# AKU Pakistan MBBS Admission



## hameed (Jan 22, 2007)

_Hello, I'm a grade 12 student in Canada, and interested to apply AKU MBBS. Anyone has any info about admission requirements? Specifically SAT 1. _


----------



## abduljalil91 (Feb 1, 2011)

I have the same kind of the question, i am in grade 12, canada, and my parents and other ppl are all suggesting me to go to pakistan to do MBBS, as over here in Canada it takes a very long time.

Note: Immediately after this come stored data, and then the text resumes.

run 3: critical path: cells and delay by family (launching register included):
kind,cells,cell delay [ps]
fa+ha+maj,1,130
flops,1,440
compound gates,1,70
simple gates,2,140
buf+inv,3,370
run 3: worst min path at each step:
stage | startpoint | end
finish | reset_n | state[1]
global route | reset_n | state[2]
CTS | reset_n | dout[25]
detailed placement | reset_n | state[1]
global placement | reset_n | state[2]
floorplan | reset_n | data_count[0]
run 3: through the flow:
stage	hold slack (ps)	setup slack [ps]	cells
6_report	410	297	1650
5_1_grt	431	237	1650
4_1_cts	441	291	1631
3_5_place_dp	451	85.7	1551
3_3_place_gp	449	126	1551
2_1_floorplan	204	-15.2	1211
### config.mk
export PLATFORM = sky130hd
export DESIGN_NAME = mul_seq
export DESIGN_NICKNAME = d
export VERILOG_FILES = /design/src/rtl/mul_pkg.sv /design/src/rtl/Add.sv /design/src/rtl/mul_seq.sv
export SDC_FILE = /design/constraint.sdc
export NUM_CORES = 1
export LEC_CHECK = 0
export ABC_AREA = 1
export CAP_MARGIN = 20
export CORE_UTILIZATION = 42
export CTS_CLUSTER_SIZE = 14
export DETAILED_ROUTE_END_ITERATION = 16
export PLACE_DENSITY = 0.69
export SLEW_MARGIN = 20
export SYNTH_ARGS = -nofsm -noshare
export SYNTH_HDL_FRONTEND = slang
export SYNTH_SLANG_ARGS = --single-unit
### constraint.sdc
create_clock -name clock -period 5.91 [get_ports clock]
set_input_delay 0.591 -clock clock [delete_from_list [all_inputs] [get_ports clock]]
set_output_delay 0.591 -clock clock [all_outputs]
set_load 0.01 [all_outputs]
### src/rtl/mul_pkg.sv
// mul_pkg: shared width, iteration count and sequencer state type for mul_seq.
package mul_pkg;
  localparam int WIDTH = 32;
  localparam int ITERS = 32;
  typedef enum logic [1:0] {IDLE, RUN, DONE} state_t;
endpackage

### src/rtl/Add.sv
// Add: 32-bit carry-lookahead adder built from eight 4-bit lookahead groups.
module Add (
  input  logic [31:0] a,
  input  logic [31:0] b,
  input  logic        cin,
  output logic [31:0] sum,
  output logic        cout
);
  logic [31:0] g, p, c;
  logic [8:0] gc;
  assign g = a & b;
  assign p = a ^ b;
  assign gc[0] = cin;
  for (genvar k = 0; k < 8; k++) begin : grp
    logic [3:0] gg, pp;
    assign gg = g[4*k +: 4];
    assign pp = p[4*k +: 4];
    assign c[4*k]   = gc[k];
    assign c[4*k+1] = gg[0] | (pp[0] & gc[k]);
    assign c[4*k+2] = gg[1] | (pp[1] & gg[0]) | (pp[1] & pp[0] & gc[k]);
    assign c[4*k+3] = gg[2] | (pp[2] & gg[1]) | (pp[2] & pp[1] & gg[0]) | (pp[2] & pp[1] & pp[0] & gc[k]);
    assign gc[k+1]  = gg[3] | (pp[3] & gg[2]) | (pp[3] & pp[2] & gg[1]) | (pp[3] & pp[2] & pp[1] & gg[0])
                    | (&pp & gc[k]);
  end
  assign sum = p ^ c;
  assign cout = gc[8];
endmodule
==> src/flat_wrapper.sv <==
// flat-port wrapper written by rule: the top's interface ports become plain ports
module dense_layer_flat 
#(
  parameter int DATA_WIDTH   = 16,
  parameter int ACC_WIDTH    = 40,
  parameter int FRAC_BITS    = 8,
  parameter int IN_FEATURES  = 16,
  parameter int OUT_FEATURES = 1,
  parameter int ADDR_WIDTH   = $clog2(IN_FEATURES*OUT_FEATURES+OUT_FEATURES)
)
  (clk, rst, o_state, bus_start, bus_data_in, bus_valid_in, bus_ready_out, bus_w_wr_en, bus_w_addr, bus_w_data, bus_ready_in, bus_data_out, bus_valid_out, bus_busy, bus_done);
  dense_layer_if #(.DATA_WIDTH(DATA_WIDTH), .ADDR_WIDTH(ADDR_WIDTH)) bus_i ();
  input  logic clk;
  input  logic rst;
  output logic [2:0] o_state;
  input wire logic [$bits(bus_i.start)-1:0] bus_start;
  input wire logic [$bits(bus_i.data_in)-1:0] bus_data_in;
  input wire logic [$bits(bus_i.valid_in)-1:0] bus_valid_in;
  input wire logic [$bits(bus_i.ready_out)-1:0] bus_ready_out;
  input wire logic [$bits(bus_i.w_wr_en)-1:0] bus_w_wr_en;
  input wire logic [$bits(bus_i.w_addr)-1:0] bus_w_addr;
  input wire logic [$bits(bus_i.w_data)-1:0] bus_w_data;
  output wire logic [$bits(bus_i.ready_in)-1:0] bus_ready_in;
  output wire logic [$bits(bus_i.data_out)-1:0] bus_data_out;
  output wire logic [$bits(bus_i.valid_out)-1:0] bus_valid_out;
  output wire logic [$bits(bus_i.busy)-1:0] bus_busy;
  output wire logic [$bits(bus_i.done)-1:0] bus_done;
  assign bus_i.start = bus_start;
  assign bus_i.data_in = bus_data_in;
  assign bus_i.valid_in = bus_valid_in;
  assign bus_i.ready_out = bus_ready_out;
  assign bus_i.w_wr_en = bus_w_wr_en;
  assign bus_i.w_addr = bus_w_addr;
  assign bus_i.w_data = bus_w_data;
  assign bus_ready_in = bus_i.ready_in;
  assign bus_data_out = bus_i.data_out;
  assign bus_valid_out = bus_i.valid_out;
  assign bus_busy = bus_i.busy;
  assign bus_done = bus_i.done;
  dense_layer #(.DATA_WIDTH(DATA_WIDTH), .ACC_WIDTH(ACC_WIDTH), .FRAC_BITS(FRAC_BITS), .IN_FEATURES(IN_FEATURES), .OUT_FEATURES(OUT_FEATURES), .ADDR_WIDTH(ADDR_WIDTH)) u_core (.clk(clk), .rst(rst), .bus(bus_i), .o_state(o_state));
endmodule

BUt i reallly have no idea how to do it? like should i go to pakistan or something first? should i give sat from here? and i am really confused between sat 1 or 2 AND mcat.......and oh yea my average in grade 12 is coming out to be about high 70s......CAN ANY1 PLZZZZZ HELP ME AND TELL ME WHT EXACTLY I SHOULD DO??????????????????????????and ASAP


----------



## anas91 (Nov 6, 2010)

hameed said:


> _Hello, I'm a grade 12 student in Canada, and interested to apply AKU MBBS. Anyone has any info about admission requirements? Specifically SAT 1. _


4 feb, 2011 was the last date 2 apply in AKU fr this session.


----------



## sumera (Oct 31, 2010)

asalmalikum may i know ur seat number for aku test


----------



## Peach1994 (Feb 16, 2011)

Hi 

I am a grade 11 student and going to visit Karachi to see it my self how is AKU and Dow Intl;

According to my info, u are required to write SAT II in Biology, Chemistry and Physic, besides keep 85% average marks and also sit in AKU test


----------



## iqrarocks (Oct 1, 2010)

^hi peach1994 (or now Greed, I suppose 
please do share your observations and experience when you visit AKU and DIMC Intl

best of luck 2 u
iqrarocks!


----------



## panjatan5 (Feb 20, 2011)

I have visited AKU and DOW International in December. Aga Khan is a really prestigious university and DOW International is really nice itself. Both universities are nicely constructed and academic wise, they are the best. And I'm saying this from a perspective of a American student. The only thing is that AKU is really competitive to be admitted. And looking at their sample entrance exam, it seems to be hard for the Physics and Chemistry sections. Good Luck to all who are applying to both of the colleges!


----------



## Peach1994 (Feb 16, 2011)

Hi 

Have u clarified the entry requirement, they state 85% or grade B for North American student, are u preparing for the admission test and how were u able to arrange the visit to these institutions.


----------



## panjatan5 (Feb 20, 2011)

I am applying to AKU and yes, I am preparing for the entrance exam. We don't get to find out about being accepted until August, as I have heard. And about arranging a visit to both of the institutions, well you can call the admission office of the Medical school at AKU, and they'll let you come and visit/ tour around the campus. And for DOW International, you can do the same, you can tour around. You'll just have to call the admission office, to ask them about the day and time, that you can come to visit. They are pretty nice about this kind of stuff. And if you're a grade 11 student, you'll be applying to AKU in the 2011-2012 admission program? Due to the fact that IBCC, which is the equivalency thing, you have to have your 9-12 transcript, in order to make your IBCC equivalency! But, try to schedule an appointment, with both of the institutions.


----------



## Greed (Feb 19, 2011)

Alright then thanks for the info i'll see what i can do.


----------



## Greed (Feb 19, 2011)

Oh and iqra i will after i come back


----------



## ahmad nabi (Feb 12, 2011)

*Please read the forum rules. Your post was deleted due to poor spelling and grammar. Shorthand posts are not allowed, neither is typing in all caps.

Thanks. - Moderators
*


----------